*PROBLEM TO SOLVE*.
Your response should reproduce every line of the entries that contains the word "flops".
......
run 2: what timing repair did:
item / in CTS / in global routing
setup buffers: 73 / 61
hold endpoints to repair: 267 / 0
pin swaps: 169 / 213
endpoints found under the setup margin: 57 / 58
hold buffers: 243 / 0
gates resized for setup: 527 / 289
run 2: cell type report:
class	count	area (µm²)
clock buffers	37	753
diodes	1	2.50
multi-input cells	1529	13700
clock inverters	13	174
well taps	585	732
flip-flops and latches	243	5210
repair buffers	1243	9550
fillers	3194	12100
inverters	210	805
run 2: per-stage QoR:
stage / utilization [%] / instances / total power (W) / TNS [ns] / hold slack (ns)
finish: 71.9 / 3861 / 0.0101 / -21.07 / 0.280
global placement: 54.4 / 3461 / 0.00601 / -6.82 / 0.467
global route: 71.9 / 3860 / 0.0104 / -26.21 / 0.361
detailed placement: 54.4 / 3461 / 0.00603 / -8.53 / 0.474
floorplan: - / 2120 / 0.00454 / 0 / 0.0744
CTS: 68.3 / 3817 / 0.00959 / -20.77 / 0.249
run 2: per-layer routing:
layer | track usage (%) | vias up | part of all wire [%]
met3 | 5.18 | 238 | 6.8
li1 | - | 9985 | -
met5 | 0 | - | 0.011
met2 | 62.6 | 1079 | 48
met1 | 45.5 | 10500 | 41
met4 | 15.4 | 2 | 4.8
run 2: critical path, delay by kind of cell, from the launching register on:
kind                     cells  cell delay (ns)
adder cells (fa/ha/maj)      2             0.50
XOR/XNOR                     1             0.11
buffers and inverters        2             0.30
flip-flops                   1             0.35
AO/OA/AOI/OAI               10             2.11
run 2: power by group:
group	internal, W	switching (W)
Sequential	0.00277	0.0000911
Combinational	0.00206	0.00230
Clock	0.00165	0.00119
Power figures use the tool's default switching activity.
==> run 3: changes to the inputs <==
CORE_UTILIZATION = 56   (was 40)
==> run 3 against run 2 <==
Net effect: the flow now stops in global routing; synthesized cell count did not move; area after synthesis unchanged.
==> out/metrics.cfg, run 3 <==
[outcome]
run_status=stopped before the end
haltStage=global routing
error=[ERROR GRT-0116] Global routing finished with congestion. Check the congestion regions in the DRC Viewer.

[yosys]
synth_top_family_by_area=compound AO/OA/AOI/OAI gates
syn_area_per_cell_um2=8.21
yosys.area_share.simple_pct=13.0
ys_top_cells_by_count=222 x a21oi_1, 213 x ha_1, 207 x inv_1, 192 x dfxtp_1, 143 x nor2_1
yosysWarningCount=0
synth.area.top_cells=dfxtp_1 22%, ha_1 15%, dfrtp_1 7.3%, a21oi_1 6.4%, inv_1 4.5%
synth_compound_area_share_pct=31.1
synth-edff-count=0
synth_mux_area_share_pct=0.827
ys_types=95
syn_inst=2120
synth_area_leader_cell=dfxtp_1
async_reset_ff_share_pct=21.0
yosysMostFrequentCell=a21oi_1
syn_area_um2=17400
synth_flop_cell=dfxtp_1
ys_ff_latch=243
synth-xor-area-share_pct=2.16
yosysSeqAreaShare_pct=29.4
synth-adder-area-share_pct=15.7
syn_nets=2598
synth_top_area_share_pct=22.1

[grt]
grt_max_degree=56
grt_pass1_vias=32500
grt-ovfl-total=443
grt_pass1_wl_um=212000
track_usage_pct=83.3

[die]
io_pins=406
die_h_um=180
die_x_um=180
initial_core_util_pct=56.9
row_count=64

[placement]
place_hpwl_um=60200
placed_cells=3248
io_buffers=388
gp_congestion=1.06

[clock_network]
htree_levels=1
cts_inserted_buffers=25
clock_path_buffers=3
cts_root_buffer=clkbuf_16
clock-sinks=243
`config.mk`:
```
export PLATFORM = sky130hd
export DESIGN_NAME = exLaneStage2
export DESIGN_NICKNAME = d
export VERILOG_FILES = /design/src/source/regPkg.sv /design/src/source/exLaneStage2.sv
export SDC_FILE = /design/constraint.sdc
export NUM_CORES = 1
export LEC_CHECK = 0
export ABC_CLOCK_PERIOD_IN_PS = 1250
export BUFFER_PORTS_ARGS = -buffer_cell sky130_fd_sc_hd__buf_2
export CAP_MARGIN = 20
export CORE_AREA = 2 2 74 76
export CTS_BUF_LIST = sky130_fd_sc_hd__clkbuf_4 sky130_fd_sc_hd__clkbuf_8
export CTS_CLUSTER_DIAMETER = 200
export CTS_CLUSTER_SIZE = 20
export DETAILED_ROUTE_END_ITERATION = 10
export DIE_AREA = 0 0 76 78
export PLACE_DENSITY = 0.85
export SLEW_MARGIN = 20
export SYNTH_ARGS = -nofsm -noshare
export SYNTH_HDL_FRONTEND = slang
export SYNTH_SLANG_ARGS = --single-unit
export TNS_END_PERCENT = 30
```
`constraint.sdc`:
```
create_clock -name clock -period 1.25 [get_ports clock]
set_clock_uncertainty 0.2 [all_clocks]
set_input_delay 0.25 -clock clock [delete_from_list [all_inputs] [get_ports clock]]
set_output_delay 0.25 -clock clock [all_outputs]
set_load 0.01 [all_outputs]
```
## src/source/regPkg.sv

```systemverilog
// Register package with lane register, memory and writeback definitions
package regPkg;

	localparam int regCount = 64;			// Lane register file depth
	localparam int memWords = 64;			// Data memory depth in words

	typedef logic [5:0] regId;			// Register number
	typedef logic [63:0] regVal;			// Register contents

	typedef logic [$clog2(memWords)-1:0] memAddr;	// Word address into data memory

	// Destination write carried down the pipe
	typedef struct packed {
		logic valid;				// Entry writes a register
		regId id;				// Target register
		regVal value;				// Result to write
	} destWrite;

	typedef destWrite laneWb;			// Lane writeback, same layout

endpackage
```

## src/source/exLaneStage3.sv

```systemverilog
// EX3 stage that forwards the EX2 destination or substitutes load data to form the writeback
module exLaneStage3 (
	input  regPkg::destWrite dest,
	input  logic load,
	input  regPkg::regVal memRData,
	output regPkg::laneWb wb
);

	always_comb begin
		wb = dest;				// Forward by default
		if (load) begin
			wb.value = memRData;		// Rm id kept from EX1
		end
	end

	// Memory and EX2 must both deliver settled data for a live writeback
	always_comb begin
		if (wb.valid) begin
			assert (!$isunknown(wb))
				else $error("EX3 writeback has unknown bits");
		end
	end

endmodule

```

## config.mk

```make
export PLATFORM = sky130hd
export DESIGN_NAME = exLaneStage3
export DESIGN_NICKNAME = d
export VERILOG_FILES = /design/src/source/regPkg.sv /design/src/source/exLaneStage3.sv
export SDC_FILE = /design/constraint.sdc
export NUM_CORES = 1
export LEC_CHECK = 0
export ABC_AREA = 1
export BUFFER_PORTS_ARGS = -buffer_cell sky130_fd_sc_hd__clkbuf_2
export CAP_MARGIN = 5
export CORE_AREA = 5 5 77 79
export DETAILED_ROUTE_END_ITERATION = 8
export DIE_AREA = 0 0 82 84
export GPL_ROUTABILITY_DRIVEN = 0
export MAX_ROUTING_LAYER = met4
export PLACE_DENSITY = 0.68
export SLEW_MARGIN = 20
export SYNTH_ARGS = -nofsm -noshare
export SYNTH_HDL_FRONTEND = slang
export SYNTH_SLANG_ARGS = --single-unit
```

## constraint.sdc

```tcl
create_clock -name vclk -period 0.8
set_input_delay 0.04 -clock vclk [all_inputs]
set_output_delay 0.04 -clock vclk [all_outputs]
set_load 0.005 [all_outputs]
```

==> metrics.md, run 1 <==
| Metric | Value |
|---|---|
| Status | complete, no violations |
| Max_cap viols | 0 |
| Mux contribution to synthesized area | 0% |
| I/O Buffers | 193 |
| Syn avg cell area | 4.21 µm² |
| Die area | 0.00689 mm² |
| PwrDens | 530 mW/mm² |
| Largest net degree at the start of global routing | 35 |
| First-pass GRT wire length | 6880 µm |
| Combinational family with the most area after synthesis | simple AND/OR/NAND/NOR gates |
| Post-Synth XOR/XNOR Area | 0% |
| Total grt overflow | 0 |
| Final sequential cell count | 0 |
| Top delay family on crit path | buffers and inverters |
| Stages on worst setup path | 6 |
| Period utilisation layout | 93.4% |
| Max incr delay on CP | 160 ps |
| Critical path launch point type | input port |
| Post-synthesis adder-cell area fraction | 0% |
| Final setup violating endpoints | 0 |
| Drt first pass iters | 4 |
| RSZ-0062 raised after global routing | no |
| # nets final | 530 |
| Post-layout minimum cycle time | 748 ps |
| Sequential cell area fraction in the yosys report | 0% |
| WS Path Type | in -> out |
| Area Overhead vs Synth | 114% |
| Initial Util | 17.0% |
| Clkbuf count | 0 |
| Syn Std Cell Area | 897 µm² |
| Fin Setup TNS | 0 ps |
| Initial antenna violation count | 1 |
| Post-CTS Hold Fix Bufs | 0 |
| Detailed-route via count | 1838 |
| Drt wl/cell | 10.8 µm |
| Register Area | 0 µm² |
| Row cnt | 27 |
| Slew headroom | 88.5% |
| DRC violations left | 0 |
| Simple-Gate Fraction of Synth Area | 80.3% |
| CP Cell Sequence | clkbuf_4 -> inv_8 -> buf_12 -> nand2_1 -> nand2_1 -> clkbuf_2 |
| WP data required | 760 ps |
| Maximum VDD drop | 0.000235 V |
| Most frequent cells in the layout | 192 x nand2_1, 192 x clkbuf_2, 3 x buf_12 |
| Crit path top cell by count | nand2_1 |
| Share of layout cells above drive strength 1 | 51.0% |
| Max FO, Critical Path | 17 |
| LEAKAGE | 1.44 nW |
| Total GRT Usage | 12.0% |
| Buf/Inv on CP | 4 |
| Hold depth | 0 |
| DP HPWL | 4150 µm |
| Setup WS post-layout | 52.5 ps |
| Crit path capture type | primary output |
| DR vias/cell | 3.94 |
| Max Fclk | 1.34 GHz |
| Worst slack, placed | -14.9 ps |
| Final Util | 36.4% |
| CORE AREA | 0.00527 mm² |
| Post-CTS Setup Bufs | 0 |
| Synth warnings | 0 |
| Total Wirelength | 5020 µm |
| # fillers | 587 |
| Syn nets | 349 |
| Final Max Slew Viols | 0 |
| Slowest-stage cell, CP | clkbuf_4 |
| Fin. Hold Viols | 0 |
| Data arrival, critical path | 710 ps |
| Vias in the first global route | 1654 |
| Die H | 84 µm |
| Cells after Synth | 213 |
| Slew @ Worst Pin | 173 ps |
| I/O Pins | 207 |
| Worst Hold Class | in -> out |
| Chip Width | 82 µm |
| Post-route ant nets | 0 |
| Initial DRC count | 41 |
| Final hold slack | 80.0 ps |
| Synth Area in Compound Gates | 0% |
| Synth cell types | 5 |
routing by layer:
metal  share of wire, %  up-vias  GRT usage [%]  routed length, µm
li1                   -      981              -                  -
met3                 13        4           4.00                670
met2                 50       96           22.1               2510
met5                  0        -              -                  0
met4               0.68        0           1.36                 34
met1                 36      757           12.3               1810
cells by family after synthesis:
kind of cell,count (synthesis)
buffers and inverters,21
and+or+nand+nor,192
stage by stage:
stage	instance area [µm²]	std cells	power [mW]
after floorplan	897	213	0.421
after global placement	1850	462	0.970
after detailed placement	1850	462	0.983
after CTS	1850	462	0.990
after global routing	1920	465	1.14
final	1920	466	1.02
final cells by class:
class	count	area, µm²	share of cell area, %
Inverter	1	11.3	0.586
Antenna cell	2	5.00	0.261
Tap cell	72	90.1	4.69
Timing Repair Buffer	199	1090	56.9
Multi-Input combinational cell	192	721	37.5
synth_stat cells (all sizes together):
cell type,instances,area (µm²)
nand2,192,721
clkbuf,6,82.6
buf,14,90.1
inv,1,3.75
report_power, final:
group	switching (mW)	internal, mW	leakage (nW)
Clock	0	0.000000334	0.0000127
Sequential	0	0	0
Combinational	0.464	0.554	1.44
Total	0.464	0.554	1.44
final timing paths:
path,startpoint,endpoint,slack (ps)
max,load,wb[31],50
min,dest[66],wb[66],80
what timing repair did:
item                       in CTS  in global routing
resized for setup               1                  7
cloned                          0                  2
pin swaps                       0                  0
setup endpoints to repair      10                 27
No activity file was read; power rests on OpenSTA's default activity.
==> run 2: changes to the inputs <==
--- a/config.mk
+++ b/config.mk
@@ -5,15 +5,14 @@
 export SDC_FILE = /design/constraint.sdc
 export NUM_CORES = 1
 export LEC_CHECK = 0
-export ABC_AREA = 1
 export BUFFER_PORTS_ARGS = -buffer_cell sky130_fd_sc_hd__clkbuf_2
 export CAP_MARGIN = 5
-export CORE_AREA = 5 5 77 79
+export CORE_AREA = 5 5 78 80
 export DETAILED_ROUTE_END_ITERATION = 8
-export DIE_AREA = 0 0 82 84
+export DIE_AREA = 0 0 83 85
 export GPL_ROUTABILITY_DRIVEN = 0
 export MAX_ROUTING_LAYER = met4
-export PLACE_DENSITY = 0.68
+export PLACE_DENSITY = 0.71
 export SLEW_MARGIN = 20
 export SYNTH_ARGS = -nofsm -noshare
 export SYNTH_HDL_FRONTEND = slang
==> run 2 against run 1 <==
Routed wire length increased by 7.8%. Non-clock buffer count is 3 higher. Count of clock-buffer cells in the layout unchanged. Critical path type unchanged. Critical endpoint is now wb[35]. Largest power group unchanged. Highest routed layer unchanged.
==> metrics.md, run 2 <==
| Metric | Value |
|---|---|
| Status | complete, no violations |
| Register Area | 0 µm² (unchanged) |
| Total grt overflow | 0 (unchanged) |
| Post-synth top area share | 79.7% (-0.60 points) |
| Most frequent cells in the layout | 192 x clkbuf_2, 60 x mux2_4, 7 x buf_16 |
| Clkbuf count | 0 (unchanged) |
| Top-count cell post-synth | mux2_4 |
| I/O Pins | 207 (unchanged) |
| Post-CTS Hold Fix Bufs | 0 (unchanged) |
| Worst Hold Class | in -> out |
| Post-route ant nets | 0 (unchanged) |
| PwrDens | 573 mW/mm² (+8.1%) |
| Detailed-route via count | 1369 (-26%) |
| First-pass GRT wire length | 8220 µm (+19%) |
| DRC violations left | 0 (unchanged) |
| I/O Buffers | 193 (unchanged) |
| Maximum VDD drop | 0.000215 V (-8.4%) |
| Largest net degree at the start of global routing | 15 (-57%) |
| Synth area leaders | mux2_4 80%, buf_12 11%, buf_4 4.7%, mux2_2 4.0%, buf_6 1.0% |
| Die area | 0.00706 mm² (+2.4%) |
| CORE AREA | 0.00534 mm² (+1.3%) |
| Total power | 1.28 mW (+26%) |
| Number of antenna diodes | 0 (-2) |
| Data arrival, critical path | 750 ps (+40 ps) |
| Sequential cell area fraction in the yosys report | 0% (unchanged) |
| Initial Util | 21.2% (+4.1 points) |
| Top delay family on crit path | buffers and inverters |
| Crit path capture type | primary output |
| Chip Width | 83 µm (+1.2%) |
| Leading area contributor after synthesis | mux2_4 |
| Commonest non-fill, non-tap cell in the layout | clkbuf_2 |
| DR vias/cell | 4.05 (+2.7%) |
| Slew @ Worst Pin | 115 ps (-57.5 ps) |
| Cells after Synth | 78 (-63%) |
| Final sequential cell count | 0 (unchanged) |
| Synth warnings | 0 (unchanged) |
| Initial antenna violation count | 0 (-1) |
| Max_cap viols | 0 (unchanged) |
| Initial DRC count | 23 (-44%) |
| Slowest-stage cell, CP | mux2_4 |
| Share of layout cells above drive strength 1 | 100% (+49 points) |
| Vias in the first global route | 1543 (-6.7%) |
| Post-layout minimum cycle time | 793 ps (+45.8 ps) |
| WP data required | 760 ps (about the same) |
| Final setup violating endpoints | 0 (unchanged) |
| Slew headroom | 92.3% (+3.8 points) |
| Die H | 85 µm (+1.2%) |
| Max incr delay on CP | 300 ps (+140 ps) |
| Fin Setup TNS | 0 ps (unchanged) |
| Post-CTS Setup Bufs | 0 (unchanged) |
| Final instance area | 0.00224 mm² (+16%) |
| Row cnt | 27 (unchanged) |
| LEAKAGE | 1.42 nW (-1.2%) |
| CP Cell Sequence | buf_16 -> buf_16 -> mux2_4 -> clkbuf_2 |
| Fin. Hold Viols | 0 (unchanged) |
| Syn Std Cell Area | 0.00113 mm² (+26%) |
| # nets final | 404 (-24%) |
| Max FO, Critical Path | 14 (-3) |
| Syn nets | 214 (-39%) |
| Drt wl/cell | 16.0 µm (+49%) |
| Commonest cells in the netlist | 60 x mux2_4, 7 x buf_4, 6 x buf_12 |
| Max Fclk | 1.26 GHz (-5.8%) |
| Total Wirelength | 5410 µm (+7.8%) |
| Worst slack, placed | -107 ps (-92.2 ps) |
| RSZ-0062 raised after global routing | yes |
| Worst Hold Path EP | wb[65] |
| Drt first pass iters | 4 (unchanged) |
| Critical path launch point type | input port |
| Hold Crit Start | dest[65] |
| Crit path top cell by count | buf_16 |
| Buf/Inv on CP | 3 (-1) |
| Syn avg cell area | 14.5 µm² (+240%) |
| Synth cell types | 5 (unchanged) |
| Final Max Slew Viols | 0 (unchanged) |
| WS Path Type | in -> out |
| Hold depth | 0 (unchanged) |
| Area Overhead vs Synth | 98.0% |
| Post-DP Area | 0.00205 mm² (+11%) |
| Period utilisation layout | 99.2% (+5.7 points) |
| DP HPWL | 4640 µm (+12%) |
| Total GRT Usage | 14.3% (+2.3 points) |
| Setup WS post-layout | 6.72 ps (-45.8 ps) |
[run 2: logic make-up after synthesis]
kind of cell           Yosys count  synth area share, %
muxes                           64                 83.7
buffers and inverters           14                 16.3
[run 2: through the flow]
stage | util (%) | std cells | hold slack (ps)
detailed placement | 38.4 | 332 | 80.0
CTS | 41.9 | 338 | 80.0
global placement | 38.4 | 332 | 80.0
floorplan | - | 78 | 161
finish | 41.9 | 338 | 80.0
global route | 41.9 | 338 | 80.0
[run 2: cell type report]
class,instances,area [µm²]
Tap cell,72,90.1
Multi-Input combinational cell,64,946
Fill cell,535,3100
Timing Repair Buffer,202,1200
[run 2: where the power goes]
group	leakage, nW	total (mW)	switching, mW	internal, mW
logic	1.42	1.28	0.418	0.864
registers	0	0	0	0
clock network	0	0	0	0
[run 2: layer usage]
metal	wire [µm]	share of wire (%)	up-vias	global-route usage, %
li1	-	-	666	-
met1	1970	36	608	16.1
met2	2970	55	85	27.3
met3	419	7.7	10	2.43
met4	52	0.96	0	1.34
met5	0	0	-	-
[run 2: timing repair]
item                       4_1_cts  5_1_grt
cloned                           6        0
setup endpoints to repair       59       16
gates resized for setup         10        0
hold endpoints to repair         0        0
[run 2: worst max path at each step]
stage	start	end	cells past startpoint
finish	load	wb[35]	4
global route	load	wb[48]	4
CTS	load	wb[39]	4
detailed placement	load	wb[5]	4
global placement	load	wb[5]	4
floorplan	load	wb[10]	3
==> run 3: changes to the inputs <==
--- a/config.mk
+++ b/config.mk
@@ -11,6 +11,7 @@
 export DETAILED_ROUTE_END_ITERATION = 8
 export DIE_AREA = 0 0 83 85
 export GPL_ROUTABILITY_DRIVEN = 0
+export GPL_TIMING_DRIVEN = 1
 export MAX_ROUTING_LAYER = met4
 export PLACE_DENSITY = 0.71
 export SLEW_MARGIN = 20
==> constraint.sdc (replaced) <==
create_clock -name vclk -period 1
set_input_delay 0.05 -clock vclk [all_inputs]
set_output_delay 0.05 -clock vclk [all_outputs]
set_load 0.005 [all_outputs]
==> run 3 against run 2 <==
Die area stayed put. Count of clock-buffer cells in the layout stayed put. Via count is 3.0% lower. Setup slack better by 61 ps. Non-clock buffer count is 6 lower. Final cell count is 1.8% lower. Total power is 28% lower. Critical path type unchanged. Largest cell class unchanged.
==> metrics.md, run 3 (synthesis results as in run 2) <==
| Metric | Value |
|---|---|
| LEAKAGE | 1.33 nW (-5.9%) |
| Detailed-route via count | 1328 (-3.0%) |
| Critical path launch point type | input port |
| Register Area | 0 µm² (unchanged) |
| # placed instances | 332 (unchanged) |
| Commonest non-fill, non-tap cell in the layout | clkbuf_2 |
| WS Path Type | in -> out |
| Final setup violating endpoints | 0 (unchanged) |
| Post-layout minimum cycle time | 932 ps |
| I/O Buffers | 193 (unchanged) |
| Fin Setup TNS | 0 ps (unchanged) |
| RSZ-0062 raised after global routing | no |
| Clkbuf count | 0 (unchanged) |
| Setup WS post-layout | 67.8 ps (+61.1 ps) |
| Number of antenna diodes | 0 (unchanged) |
| Row cnt | 27 (unchanged) |
| Total GRT Usage | 12.3% (-2.0 points) |
| Drt wl/cell | 14.3 µm (-11%) |
| Final sequential cell count | 0 (unchanged) |
| # nets final | 398 (-1.5%) |
| I/O Pins | 207 (unchanged) |
| Initial DRC count | 8 (-65%) |
| PwrDens | 452 mW/mm² (-21%) |
| Total Wirelength | 4750 µm (-12%) |
| Post-CTS Hold Fix Bufs | 0 (unchanged) |
| Worst Hold Class | in -> out |
| Drt first pass iters | 3 (-1) |
| Initial Util | 21.2% (unchanged) |
| Chip Width | 83 µm (unchanged) |
| DP HPWL | 4530 µm (-2.4%) |
| DRC violations left | 0 (unchanged) |
| Vias in the first global route | 1499 (-2.9%) |
| CORE AREA | 0.00534 mm² (unchanged) |
| Die H | 85 µm (unchanged) |
| Final Max Slew Viols | 0 (unchanged) |
| Most frequent cells in the layout | 192 x clkbuf_2, 60 x mux2_4, 4 x mux2_2 |
| Post-route ant nets | 0 (unchanged) |
| Layout Cells excl Fill | 332 (-1.8%) |
| Period utilisation layout | 93.2% |
| Max FO, Critical Path | 30 (+16) |
| Data arrival, critical path | 880 ps (+130 ps) |
| First-pass GRT wire length | 7290 µm (-11%) |
| Slew @ Worst Pin | 225 ps (+109 ps) |
| Post-CTS resize count | 0 (-10) |
| Initial antenna violation count | 0 (unchanged) |
| Max Fclk | 1.07 GHz |
| Fin. Hold Viols | 0 (unchanged) |
| Post-CTS Setup Bufs | 0 (unchanged) |
| Slew headroom | 85.0% (-7.3 points) |
| DR vias/cell | 4.00 (-1.2%) |
| Status | complete, no violations |
| Largest net degree at the start of global routing | 31 (+16) |
| Max_cap viols | 0 (unchanged) |
| Area Overhead vs Synth | 81.6% |
| Die area | 0.00706 mm² (unchanged) |
| Maximum VDD drop | 0.000326 V (+52%) |
| WP data required | 950 ps (+190 ps) |
| Worst slack, placed | 67.5 ps (+175 ps) |
| Crit path capture type | primary output |
| Final Util | 38.4% (-3.5 points) |
| Share of layout cells above drive strength 1 | 100% (unchanged) |
| Total grt overflow | 0 (unchanged) |
run 3: cell count changes in the layout (fill, tap and decap cells not counted):
cell / previous run / this run
buf_16: 7 / 0
buf_4: 1 / 2
run 3: worst paths after layout:
check  startpoint     end  depth (start not counted)
min      dest[65]  wb[65]                          0
max          load  wb[63]                          4
run 3: where the power goes:
part | leakage (nW) | total, mW | internal [mW] | switching (mW)
Sequential | 0 | 0 | 0 | 0
Clock | 0 | 0 | 0 | 0
Combinational | 1.33 | 0.928 | 0.617 | 0.311
run 3: cell type report:
| type | count | area (µm²) |
|---|---|---|
| well taps | 72 | 90.1 |
| multi-input cells | 64 | 946 |
| repair buffers | 196 | 1020 |
| fillers | 553 | 3290 |
run 3: critical path, cell delays in order:
cell      delay [ps]
buf_4            120
buf_12           230
mux2_2           360
clkbuf_2         110
run 3: layer usage:
| metal | wire length [µm] | up-vias | share of wire (%) | GRT usage, % |
|---|---|---|---|---|
| li1 | - | 648 | - | - |
| met3 | 406 | 8 | 8.6 | 2.33 |
| met4 | 28 | 0 | 0.59 | 1.04 |
| met2 | 2700 | 89 | 57 | 24.9 |
| met1 | 1620 | 583 | 34 | 12.5 |
| met5 | 0 | - | 0 | - |
run 3: stage by stage:
step	hold WS, ps	area (µm²)	power [mW]
floorplan	181	1130	0.510
global placement	100	2050	0.925
detailed placement	100	2050	0.941
CTS	100	2050	0.943
global route	100	2050	1.00
finish	100	2050	0.928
......
*SOLUTION FOR THIS PROBLEM*.
flip-flops and latches	243	5210
flip-flops                   1             0.35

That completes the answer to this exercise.